Ce personnage s’il reste brut, inachevé dans la facture de son corps aux volumes incertains, comme un gros caillou, une matière encore originelle ; n’est pas neutre dans son visage.
Il semble nous indiquer que si l’esprit tend à vouloir s’envoler  le corps, lui, est voué à l’attraction terrestre.
Ce corps et ce visage font état d’un usage, d’un vécu si ce n’est d’une usure d’une érosion
Dans lesquels chacun peut se reconnaitre, se projeter.
Ce corps est donc accueillant, même si on ne s’y glisse pas volontiers.

Cet aspect m’a particulièrement intéressée, comment le corps humain représenté en sculpture nous interpelle-t-il de façon si intime ?
Pourquoi une telle  fascination ?

Comme si  la représentation à peine ébauchée d’un corps humain ne pouvait être neutre.
Comme si elle ne pouvait être que scénographique.
Comme le premier Homme qui s’est dressé devant ses paires et leur a renvoyé leur image, comme le premier protagoniste, le premier acteur ; on attend qu’il nous renseigne sur nous même, on se cherche dans lui et on se trouve dans lui.
Surtout si ce corps n’est pas fini, si l’on peut l’imaginer encore.
Forme ébauche, être en devenir ou chacun peut se glisser.
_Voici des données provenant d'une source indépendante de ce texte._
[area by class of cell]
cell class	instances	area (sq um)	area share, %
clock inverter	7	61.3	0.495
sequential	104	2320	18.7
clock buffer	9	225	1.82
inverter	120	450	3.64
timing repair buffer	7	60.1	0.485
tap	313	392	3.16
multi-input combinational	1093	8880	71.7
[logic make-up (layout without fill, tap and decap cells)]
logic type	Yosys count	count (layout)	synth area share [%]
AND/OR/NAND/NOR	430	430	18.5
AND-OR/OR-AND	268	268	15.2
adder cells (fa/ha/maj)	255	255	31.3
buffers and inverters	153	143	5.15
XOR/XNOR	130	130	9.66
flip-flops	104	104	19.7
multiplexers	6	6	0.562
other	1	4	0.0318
<file path="/design/flow/run.sh">
#!/bin/bash
# OpenROAD 26Q1-2900-gdf79404cd8, Yosys 0.63+post, stock flow scripts
make -C /OpenROAD-flow-scripts/flow DESIGN_CONFIG=/design/flow/config.mk WORK_HOME=/design/flow/orfs finish
</file>
<file path="/design/flow/config.mk">
export PLATFORM = sky130hd
export DESIGN_NAME = traffic_light
export DESIGN_NICKNAME = traffic_light
export VERILOG_FILES = /design/flow/design.v
export SDC_FILE = /design/flow/constraint.sdc
export NUM_CORES = 4
export LEC_CHECK = 1
export CORE_UTILIZATION = 50
</file>
<file path="/design/flow/constraint.sdc">
current_design traffic_light

set clk_period 3.7
set clk_io_pct 0.2

create_clock -name clk0 -period $clk_period [get_ports {clk}]

set non_clock_inputs [all_inputs -no_clocks]
set_input_delay [expr $clk_period * $clk_io_pct] -clock clk0 $non_clock_inputs
set_output_delay [expr $clk_period * $clk_io_pct] -clock clk0 [all_outputs]
</file>
--- flow/config.mk ---
export PLATFORM = sky130hd
export DESIGN_NAME = light_show
export DESIGN_NICKNAME = light_show
export VERILOG_FILES = /design/flow/design.v
export SDC_FILE = /design/flow/constraint.sdc
export NUM_CORES = 4
export LEC_CHECK = 1
export CORE_UTILIZATION = 30
--- flow/constraint.sdc ---
current_design light_show

set clk_period 10.4
set clk_io_pct 0.2

create_clock -name clk0 -period $clk_period [get_ports {clk}]

set non_clock_inputs [all_inputs -no_clocks]
set_input_delay [expr $clk_period * $clk_io_pct] -clock clk0 $non_clock_inputs
set_output_delay [expr $clk_period * $clk_io_pct] -clock clk0 [all_outputs]
--- flow/design.v ---
module light_show(
    input clk,
    output reg red,
    output reg green,
    output reg blue
);
  reg [2:0] dir=0;
  reg [25:0] counter=0;
  wire slow_clk;
  assign slow_clk = counter[20];
reg [18:0] pwm_counter = 0;
reg [7:0] pwm_percentage_red = 50;  
reg [7:0] pwm_percentage_green = 0;
reg [7:0] pwm_percentage_blue = 0;
always@(posedge clk)begin
    counter <= counter + 1;
    pwm_counter <= pwm_counter + 1;
    if (pwm_percentage_red == 0) begin          
        red <= 0;
    end
    else begin
        if (pwm_counter >= (pwm_percentage_red * 1000)) begin
            red <= 0;
        end        
        else begin
            red <= 1;
        end
    end
    if (pwm_percentage_green == 0) begin          
        green <= 0;
    end
    else begin
        if (pwm_counter >= (pwm_percentage_green * 1000)) begin
            green <= 0;
        end        
        else begin
            green <= 1;
        end
    end
    if (pwm_percentage_blue == 0) begin          
        blue <= 0;
    end
    else begin
        if (pwm_counter >= (pwm_percentage_blue * 1000)) begin
            blue <= 0;
        end        
        else begin
            blue <= 1;
        end
    end
end
always@(posedge slow_clk)begin
    case(dir)
        0:begin
            pwm_percentage_red <= pwm_percentage_red - 1;
            pwm_percentage_green <= pwm_percentage_green + 1;
            pwm_percentage_blue <= 0;
            if (pwm_percentage_red == 0) begin
                dir <= 1;
            end
        end
        1:begin
            pwm_percentage_red <= 0;
            pwm_percentage_green <= pwm_percentage_green - 1;
            pwm_percentage_blue <= pwm_percentage_blue + 1;
            if (pwm_percentage_green == 0) begin
                dir <= 2;
            end
        end
        2:begin
            pwm_percentage_red <= pwm_percentage_red + 1;
            pwm_percentage_green <= 0;
            pwm_percentage_blue <= pwm_percentage_blue - 1;
            if (pwm_percentage_blue == 0) begin
                dir <= 0;
            end
        end
    endcase
end
endmodule
--- flow/run.sh ---
#!/bin/bash
# OpenROAD 26Q1-2900-gdf79404cd8, Yosys 0.63+post, stock flow scripts
make -C /OpenROAD-flow-scripts/flow DESIGN_CONFIG=/design/flow/config.mk WORK_HOME=/design/flow/orfs finish
==> summary.txt <==
status - complete, no violations
crit path buf inv count - 1
worst path cell trace - clkdlybuf4s50_1
root buf cell - clkbuf_16
worst-margin pin slew - 0.789 ns
initial drt markers - 190
DRT Pass-1 Iters - 4
Yosys cell types - 51
asr flop ratio synth - 0
grt total ovfl - 0
max frequency - 319 MHz
hold_buf cts - 0
Cells after Synth - 859
vias per cell - 4.37
Fin Hold WS - 0.389 ns
Final Non-Filler Cells - 1247
Register Area - 1640 sq um
GP Congestion - 0.805
CTS clk-pin slew, worst paths - 0.07 ns
vias in the first global route - 5265
wire length per cell - 11.4 um
post-CTS sizing - 0
slowest library cell on the worst path - clkdlybuf4s50_1
CP Data Arrival Time - 1.05 ns
EDFF count, synth - 26
Seq share, synth - 0.194
most frequent logic cell in the layout - ha_1
Top cells excl fill/tap - ha_1 (196), inv_1 (139), fa_1 (66), xnor2_1 (50), nor2_1 (48)
mapped cell area - 8450 sq um
startpoint types - register
I/O pin count - 4
die height - 170 um
crit-path max cell delay - 0.45 ns
yosys stat cell total - 859
Max Cap Violations - 0
critical path fanouts, max - 1
ANT cells - 0
PD cells - 37.8 nW/um^2
placed cell areas - 8960 sq um
relative slew slack - 0.474
All-Layer GR Usage - 0.109
Setup Skew - 0.00510 ns
pins over their slew limit - 0
CTS Buffer Depth - 2
Final HPWL DP - 12200 um
fraction of layout cells with a size suffix above 1 - 0.0196
Max IR drop VDD - 0.000105 V
core area - 27700 sq um
Worst setup EP type - primary output
initial antenna violation count - 0
main flop type after synthesis - dfxtp_1
Final Hold Fails - 0
delay-heaviest family, CP - buffers and inverters
largest net degree at the start of global routing - 27
H-tree depth - 2
CTS tree - built
tool warnings - 56
Tmin final - 3.13 ns
DR vias - 5445
Chip Area - 28800 sq um
number of unconstrained endpoints - 52
Init Core Util - 0.305
Synth flops - 69
number of placed cells counting well taps - 1240
Routed WL - 14300 um
register pins left without a clock - 26
RSZ-0062 raised after global routing - false
Mapped Avg Cell Area - 9.83 sq um
Final Cell Area - 9120 sq um
leakage power - 0.00479 uW
Yosys Warn Count - 1
CP Class - register to primary output
# rows - 61
global-route wire length before repair - 25100 um
number of CTS-inserted buffers - 5
final setup fails - 0
chip width - 170 um
setup tns final - 0 ns
fill count - 2795
worst endpoint required time - 8.32 ns
post-synth area from yosys stat - 8450 sq um
logic area - 6270 sq um
# DRC - 0
Insertion Delay late pin - 0.30 ns
Area Overhead vs Synth - 8.01%
HP Class - register to register
postcts setup bufs - 0
DRT antenna net count - 0
crit share post-route - 0.301
number of port buffers - 3
[cell type report]
type / instances / share of cell area
Tap cell: 378 / 0.0518
Inverter: 139 / 0.0572
Timing Repair Buffer: 6 / 0.00576
Sequential cell: 69 / 0.180
Clock buffer: 5 / 0.0137
Multi-Input combinational cell: 648 / 0.687
Clock inverter: 2 / 0.00411
[synth_stat cells (all sizes together), types with 2 or more instances]
| cell | instances | area (sq um) |
|---|---|---|
| o21bai | 2 | 15.0 |
| nand3 | 24 | 120 |
| nor4b | 2 | 17.5 |
| nor2b | 14 | 95.1 |
| nor3 | 12 | 60.1 |
| or3 | 3 | 18.8 |
| nand3b | 3 | 22.5 |
| nand4b | 4 | 35.0 |
| mux2i | 2 | 20.0 |
| nand2b | 10 | 62.6 |
| o211ai | 4 | 30.0 |
| clkbuf | 3 | 11.3 |
| nand2 | 31 | 116 |
| a21oi | 40 | 204 |
| and3 | 7 | 43.8 |
| o311ai | 4 | 35.0 |
| a21boi | 2 | 15.0 |
| dfxtp | 43 | 861 |
| o21ai | 18 | 97.6 |
| o22ai | 2 | 12.5 |
| and2 | 2 | 12.5 |
| a211o | 2 | 17.5 |
| ha | 196 | 2450 |
| inv | 139 | 522 |
| nand4 | 15 | 93.8 |
| fa | 66 | 1320 |
| a211oi | 4 | 30.0 |
| a31oi | 2 | 12.5 |
| nor2 | 48 | 180 |
| o31ai | 3 | 22.5 |
| o41ai | 2 | 43.8 |
| a21o | 20 | 150 |
| xor2 | 38 | 333 |
| xnor2 | 50 | 438 |
| edfxtp | 26 | 781 |
| o21a | 6 | 45.0 |
| and4 | 2 | 17.5 |
[cells by family (layout without fill, tap and decap cells)]
logic type | after synthesis | after routing | share of synthesized area
AND-OR/OR-AND | 116 | 116 | 0.0927
adder cells (fa/ha/maj) | 262 | 262 | 0.447
AND/OR/NAND/NOR | 179 | 179 | 0.108
XOR/XNOR | 88 | 88 | 0.0913
buffers and inverters | 142 | 152 | 0.0631
multiplexers | 3 | 3 | 0.00370
flip-flops | 69 | 69 | 0.194
[where the power goes]
part / total (uW) / switching (uW) / internal [uW]
sequential: 165 / 0 / 165
combinational: 0.00407 / 0 / 0
clock: 180 / 68.3 / 112
[sequential cells by signal (all words and copies together), names as in the netlist]
name                  count
blue                      1
counter                  21
dir                       2
green                     1
pwm_counter              19
pwm_percentage_blue       8
pwm_percentage_green      8
pwm_percentage_red        8
red                       1
[layer usage]
layer  wire length (um)  share of wire  GRT usage  up-vias
li1                   -              -          -     2929
met1               6970           0.49      0.161     2465
met2               6780           0.48      0.182       43
met3                369          0.026     0.0142        8
met4                151          0.011    0.00901        0
met5                  0              0          0        -
[stage by stage]
stage               setup WS (ns)   util  total power [uW]
floorplan                    8.06      -               168
global placement             7.58  0.323               168
detailed placement           7.58  0.323               168
CTS                          7.24  0.329               352
global route                 7.22  0.329               358
finish                       7.27  0.329               345
[final timing paths]
path / start / to / slack, ns / cells past startpoint
worst max-delay path: green / green / 7.27 / 1
worst min-delay path: counter[0] / counter[0] / 0.39 / 1
worst min register to register: counter[0] / counter[0] / 0.39 / 1
worst max register to register: pwm_counter[12] / red / 8.51 / 7
Power and IR drop assume default switching activity.
<file path="flow/run.sh">
#!/bin/bash
# OpenROAD 26Q1-2900-gdf79404cd8, Yosys 0.63+post, stock flow scripts
make -C /OpenROAD-flow-scripts/flow DESIGN_CONFIG=/design/flow/config.mk WORK_HOME=/design/flow/orfs finish
</file>
<file path="flow/config.mk">
export PLATFORM = sky130hd
export DESIGN_NAME = Adder
export DESIGN_NICKNAME = Adder
export VERILOG_FILES = /design/flow/design.v
export SDC_FILE = /design/flow/constraint.sdc
export NUM_CORES = 4
export LEC_CHECK = 1
export CORE_UTILIZATION = 30
export SYNTH_HDL_FRONTEND = slang
</file>
<file path="flow/constraint.sdc">
current_design Adder

set clk_period 13.8
set clk_io_pct 0.2

create_clock -name clk0 -period $clk_period [get_ports {i_Clock}]

set non_clock_inputs [all_inputs -no_clocks]
set_input_delay [expr $clk_period * $clk_io_pct] -clock clk0 $non_clock_inputs
set_output_delay [expr $clk_period * $clk_io_pct] -clock clk0 [all_outputs]
</file>
<file path="flow/design.v">
module Adder
	#(parameter DIVISOR_BITS = 11)
	(
		input wire i_Clock, i_Reset, i_Start, i_Clear_Accumulator, i_Last_Harmonic,
		input wire signed [DIVISOR_BITS - 1:0] i_Multiple,
		input wire signed [15:0] i_Sample,
		output reg signed [31:0] o_Accumulator = 1'b0,
		output reg o_Done = 1'b0
	);
	reg signed [27:0] Working_Total = 1'b0;
	localparam sm_wait = 1'b0;
	localparam sm_mult = 1'b1;
	reg SM_Adder = sm_wait;
	initial begin
		o_Done <= 1'b1;
		o_Accumulator <= 1'b0;
	end
	always @(posedge i_Clock) begin		 
		if (i_Reset || i_Clear_Accumulator) begin
			SM_Adder = sm_wait;
			o_Done <= 1'b1;
			o_Accumulator <= 1'b0;
		end
		else begin
			case (SM_Adder)
				sm_wait:
					begin
						if (i_Start) begin
							o_Done <= 1'b0;
							if (i_Last_Harmonic)
								Working_Total <= i_Sample * $signed({{16 - DIVISOR_BITS{1'b0}}, i_Multiple >>> 1});		 
							else
								Working_Total <= i_Sample * $signed({{16 - DIVISOR_BITS{1'b0}}, i_Multiple});		 
							SM_Adder = sm_mult;
						end
					end
				sm_mult:
					begin
						o_Accumulator <= o_Accumulator + (Working_Total >>> DIVISOR_BITS);		 
						o_Done <= 1'b1;
						SM_Adder = sm_wait;
					end
			endcase
		end
	end
endmodule
</file>
module Sample_Output
	#(parameter SAMPLE_OFFSET = 20'sh7FFF, parameter SAMPLE_LIMIT = 20'sd20000, parameter SEND_CHANNEL_A = 8'b00110001, parameter SEND_CHANNEL_B = 8'b00110010)
	(
		input wire i_Clock,
		input wire i_Reset,
		input wire i_Start,
		input wire signed [31:0] i_Sample_L,
		input wire signed [31:0] i_Sample_R,
		input wire i_Mix,
		input wire i_Ring_Mod,
		output wire o_I2S_LR_Clock,
		output wire o_I2S_Bit_Clock,
		output wire o_I2S_Data
	);
	reg r_Ring_Mod;
	reg signed [19:0] r_Sample_L = 1'b0;
	reg signed [19:0] r_Sample_R = 1'b0;
	reg signed [31:0] Sample_Mix = 1'b0;
	wire signed [15:0] Ring_Mod;
	reg signed [31:0] Output_Odd = 1'b0;
	reg signed [31:0] Output_Even = 1'b0;
	reg Ring_Mod_Start;
	wire RM_Ready;
	Ring_Mod rm(.i_Clock(i_Clock), .i_Sample1(r_Sample_L), .i_Sample2(r_Sample_R), .i_Start(Ring_Mod_Start), .o_Result(Ring_Mod), .o_Ready(RM_Ready));
	DAC_I2S dac2(.i_Clock(i_Clock), .i_Reset(i_Reset), .i_Data_Odd(Output_Odd), .i_Data_Even(Output_Even), .o_LR_Clock(o_I2S_LR_Clock), .o_Bit_Clock(o_I2S_Bit_Clock), .o_Data(o_I2S_Data));
	localparam sm_waiting = 4'd0;
	localparam sm_mix1 = 4'd1;
	localparam sm_mix2 = 4'd2;
	localparam sm_limit_low = 4'd3;
	localparam sm_limit_high = 4'd4;
	localparam sm_offset = 4'd5;
	localparam sm_send_L = 4'd6;
	localparam sm_delay_L = 4'd7;
	localparam sm_send_R = 4'd8;
	localparam sm_delay_R = 4'd9;
	reg [3:0] SM_Sample_Output = sm_waiting;
	always @(posedge i_Clock) begin
		if (i_Reset) begin
			r_Sample_L <= 1'b0;
			r_Sample_R <= 1'b0;
			SM_Sample_Output <= sm_waiting;
		end
		else begin
			case (SM_Sample_Output)
			sm_waiting:
				begin
					if (i_Start) begin
						r_Sample_L <= i_Sample_L[21:0] >>> 2;
						r_Sample_R <= i_Sample_R[21:0] >>> 2;
						r_Ring_Mod <= i_Ring_Mod;
						Ring_Mod_Start <= i_Ring_Mod;
						SM_Sample_Output <= i_Mix ? sm_mix1 : sm_limit_low;
					end
				end
			sm_mix1:
				begin
					Sample_Mix <= r_Sample_L + r_Sample_R;
					SM_Sample_Output <= sm_mix2;
				end
			sm_mix2:
				begin
					r_Sample_L <= Sample_Mix[19:0];
					SM_Sample_Output <= sm_limit_low;
				end
			sm_limit_low:
				begin
					Ring_Mod_Start <= 1'b0;
					r_Sample_L <= r_Sample_L < -SAMPLE_LIMIT ? -SAMPLE_LIMIT : r_Sample_L;
					r_Sample_R <= r_Sample_R < -SAMPLE_LIMIT ? -SAMPLE_LIMIT : r_Sample_R;
					SM_Sample_Output <= sm_limit_high;
				end
			sm_limit_high:
				begin
					if (r_Sample_L > SAMPLE_LIMIT) begin
						r_Sample_L <= SAMPLE_LIMIT;
					end
					if (r_Sample_R > SAMPLE_LIMIT) begin
						r_Sample_R <= SAMPLE_LIMIT;
					end
					SM_Sample_Output <= sm_send_L;
				end
			sm_send_L:
				begin
					Output_Odd <= r_Sample_L[15:0] <<< 16;
					SM_Sample_Output <= sm_delay_L;
				end
			sm_delay_L:
				if (RM_Ready) begin
					if (r_Ring_Mod)
						r_Sample_R = Ring_Mod;
					SM_Sample_Output <= sm_send_R;
				end
			sm_send_R:
				begin
					Output_Even <= r_Sample_R[15:0] <<< 16;
					SM_Sample_Output <= sm_waiting;
				end
			endcase
		end
	end
endmodule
Ce personnage tend les bras lance un cri qui résonne silencieusement
Un cri de stupeur, le cri du nouveau né.
Comme si après tant de tension à vouloir exister,  un cri libérateur était venu du plus profond de lui-même. 
Si on le touche, il se balance sur ses tiges, béquilles improbables
Il oscille lentement jusqu’à retrouver son équilibre.
Un immobilisme qu’un rien met en mouvement,
Une fragilité, un bercement, une consolation.

C’est un résumé entre l’enfant et le vieillard,  enfant qui à peine né se retrouve vieux,
Le temps d’un cri.
Qu’est ce que le temps ? Une illusion…… d’optique. 
La vie se résume-t-elle à rythmer le temps de ses respirations, à cette hésitation entre prendre et rejeter, à cette hésitation entre faire partie et être en dehors, à cette ambivalence,
ce balancement, ce bercement…
A se laisser bercer on finit par s’endormir et on oublie que l’on respire.
De quoi l’Homme a t-il besoin d’être consolé ? de cette condition ridicule, de cet état de doute qui le rend aussi incroyablement créatif.
Ces personnages sont hiératiques certes mais ils ont besoin de béquilles.
Dans ce travail la dérision tient le premier rôle.     

Le choix de la terre comme matériau n’est pas un hasard.
Une matière originelle pour une exploration originelle, ce retour au plus élémentaire de l’humain, la respiration. Le minimum vital.
Et pourtant, la respiration : inspirer, expirer ; suffit à poser l’équation de notre condition fragile,  ce reflexe minimal contient et annonce déjà toute l’ambivalence humaine.
Déjà entre les deux il y a la suspension, l’équilibre précaire.

Et puis la terre dont Dieu lui-même s’est servi pour modeler Adam,  
 Roche molle qui devient caillou, s’érode avec le temps, redevient sable,  recyclant en permanence la vie,
 Matière si vivante que l’on s’étonnerait à peine qu’un être vivant en sorte tel
un self made man.
Car dans l’histoire de Dieu créant Adam ce qui est le plus extraordinaire c’est Dieu, Adam sortant de la terre ça ne parait pas si excessif.
 
 J’ai donc choisi de la terre pour faire un self made man, pour faire un personnage brut dont le ventre ressemble à un gros caillou.